* **About this exercise**: Locate the word "placement" in the entries below, then gather every line that holds it.

[Data excerpts]
──────
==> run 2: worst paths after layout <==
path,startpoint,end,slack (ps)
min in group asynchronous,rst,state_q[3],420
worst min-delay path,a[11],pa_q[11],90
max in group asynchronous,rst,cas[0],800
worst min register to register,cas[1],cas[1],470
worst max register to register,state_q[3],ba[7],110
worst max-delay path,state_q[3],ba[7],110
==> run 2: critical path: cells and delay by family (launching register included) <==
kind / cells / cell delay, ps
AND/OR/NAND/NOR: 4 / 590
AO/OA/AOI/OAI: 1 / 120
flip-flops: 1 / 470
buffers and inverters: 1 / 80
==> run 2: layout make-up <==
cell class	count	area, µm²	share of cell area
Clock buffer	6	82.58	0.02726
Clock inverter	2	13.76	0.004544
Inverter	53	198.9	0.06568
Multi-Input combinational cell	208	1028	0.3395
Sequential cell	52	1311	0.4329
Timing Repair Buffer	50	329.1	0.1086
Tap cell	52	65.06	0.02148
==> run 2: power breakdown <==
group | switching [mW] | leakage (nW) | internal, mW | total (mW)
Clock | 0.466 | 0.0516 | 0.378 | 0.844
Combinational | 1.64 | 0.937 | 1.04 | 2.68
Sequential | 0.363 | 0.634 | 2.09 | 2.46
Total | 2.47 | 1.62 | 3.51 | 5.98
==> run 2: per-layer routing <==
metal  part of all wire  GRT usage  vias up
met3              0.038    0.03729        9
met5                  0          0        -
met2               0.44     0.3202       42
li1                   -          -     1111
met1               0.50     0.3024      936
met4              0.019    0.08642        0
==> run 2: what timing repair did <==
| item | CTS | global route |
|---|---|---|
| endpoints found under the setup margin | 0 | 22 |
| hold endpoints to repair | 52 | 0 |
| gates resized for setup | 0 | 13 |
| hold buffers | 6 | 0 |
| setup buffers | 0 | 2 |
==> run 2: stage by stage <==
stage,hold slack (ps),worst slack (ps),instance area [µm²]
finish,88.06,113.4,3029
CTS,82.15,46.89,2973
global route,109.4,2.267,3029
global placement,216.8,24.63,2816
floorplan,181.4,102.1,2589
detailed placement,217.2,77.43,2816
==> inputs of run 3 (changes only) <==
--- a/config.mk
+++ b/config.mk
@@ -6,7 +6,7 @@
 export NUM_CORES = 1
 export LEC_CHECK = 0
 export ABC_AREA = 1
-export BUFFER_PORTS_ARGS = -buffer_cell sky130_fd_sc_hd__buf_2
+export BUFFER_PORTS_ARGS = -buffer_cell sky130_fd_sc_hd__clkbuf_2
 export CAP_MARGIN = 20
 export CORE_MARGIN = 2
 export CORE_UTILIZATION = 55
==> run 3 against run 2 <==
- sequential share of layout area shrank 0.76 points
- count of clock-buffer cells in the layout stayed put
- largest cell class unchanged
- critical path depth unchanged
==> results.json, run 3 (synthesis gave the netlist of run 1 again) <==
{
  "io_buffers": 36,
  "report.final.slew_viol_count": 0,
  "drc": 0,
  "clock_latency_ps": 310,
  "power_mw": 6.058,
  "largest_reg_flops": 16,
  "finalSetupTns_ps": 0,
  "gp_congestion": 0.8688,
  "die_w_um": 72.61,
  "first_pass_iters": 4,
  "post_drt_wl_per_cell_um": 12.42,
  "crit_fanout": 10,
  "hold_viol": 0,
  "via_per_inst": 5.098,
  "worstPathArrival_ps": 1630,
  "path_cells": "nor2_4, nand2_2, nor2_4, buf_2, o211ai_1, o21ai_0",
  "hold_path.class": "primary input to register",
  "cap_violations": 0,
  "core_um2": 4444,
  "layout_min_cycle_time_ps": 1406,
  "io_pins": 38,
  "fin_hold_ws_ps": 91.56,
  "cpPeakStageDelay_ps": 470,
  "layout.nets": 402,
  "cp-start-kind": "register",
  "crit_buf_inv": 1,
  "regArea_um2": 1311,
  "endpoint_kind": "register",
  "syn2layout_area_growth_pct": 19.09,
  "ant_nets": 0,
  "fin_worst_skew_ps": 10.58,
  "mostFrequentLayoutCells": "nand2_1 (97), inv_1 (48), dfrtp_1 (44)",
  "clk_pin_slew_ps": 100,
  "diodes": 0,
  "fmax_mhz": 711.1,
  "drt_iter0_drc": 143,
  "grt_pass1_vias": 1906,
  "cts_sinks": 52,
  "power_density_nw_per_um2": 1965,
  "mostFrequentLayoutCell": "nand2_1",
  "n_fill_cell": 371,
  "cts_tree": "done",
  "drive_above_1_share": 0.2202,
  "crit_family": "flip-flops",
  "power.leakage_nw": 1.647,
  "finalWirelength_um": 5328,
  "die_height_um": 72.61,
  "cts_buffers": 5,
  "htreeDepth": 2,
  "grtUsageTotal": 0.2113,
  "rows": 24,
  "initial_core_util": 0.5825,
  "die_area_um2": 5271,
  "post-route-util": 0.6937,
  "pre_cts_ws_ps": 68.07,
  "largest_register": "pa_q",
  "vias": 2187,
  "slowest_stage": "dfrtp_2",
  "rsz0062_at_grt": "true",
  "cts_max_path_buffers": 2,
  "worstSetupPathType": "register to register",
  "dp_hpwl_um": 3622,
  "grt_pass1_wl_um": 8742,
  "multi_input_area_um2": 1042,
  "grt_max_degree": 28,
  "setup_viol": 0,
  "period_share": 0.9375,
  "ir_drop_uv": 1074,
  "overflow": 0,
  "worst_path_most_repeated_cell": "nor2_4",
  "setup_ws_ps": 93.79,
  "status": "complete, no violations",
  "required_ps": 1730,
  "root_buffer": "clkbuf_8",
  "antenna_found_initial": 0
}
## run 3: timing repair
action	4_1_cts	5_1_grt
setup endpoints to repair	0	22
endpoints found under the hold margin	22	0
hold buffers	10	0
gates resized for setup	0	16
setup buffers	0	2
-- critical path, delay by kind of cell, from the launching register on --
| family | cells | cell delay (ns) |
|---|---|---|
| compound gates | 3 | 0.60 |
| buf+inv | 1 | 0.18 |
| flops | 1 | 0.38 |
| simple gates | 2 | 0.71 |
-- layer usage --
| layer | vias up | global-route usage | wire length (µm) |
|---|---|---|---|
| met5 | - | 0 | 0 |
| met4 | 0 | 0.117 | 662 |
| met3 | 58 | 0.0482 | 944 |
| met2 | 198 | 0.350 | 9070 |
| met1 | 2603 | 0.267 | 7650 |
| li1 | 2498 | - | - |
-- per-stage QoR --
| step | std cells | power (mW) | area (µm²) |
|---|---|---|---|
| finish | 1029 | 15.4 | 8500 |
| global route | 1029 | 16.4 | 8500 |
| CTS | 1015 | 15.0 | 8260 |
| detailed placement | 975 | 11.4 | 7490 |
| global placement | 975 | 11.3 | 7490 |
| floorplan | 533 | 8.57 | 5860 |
──────
* **Written response**:
global placement,216.8,24.63,2816
detailed placement,217.2,77.43,2816
| detailed placement | 975 | 11.4 | 7490 |
| global placement | 975 | 11.3 | 7490 |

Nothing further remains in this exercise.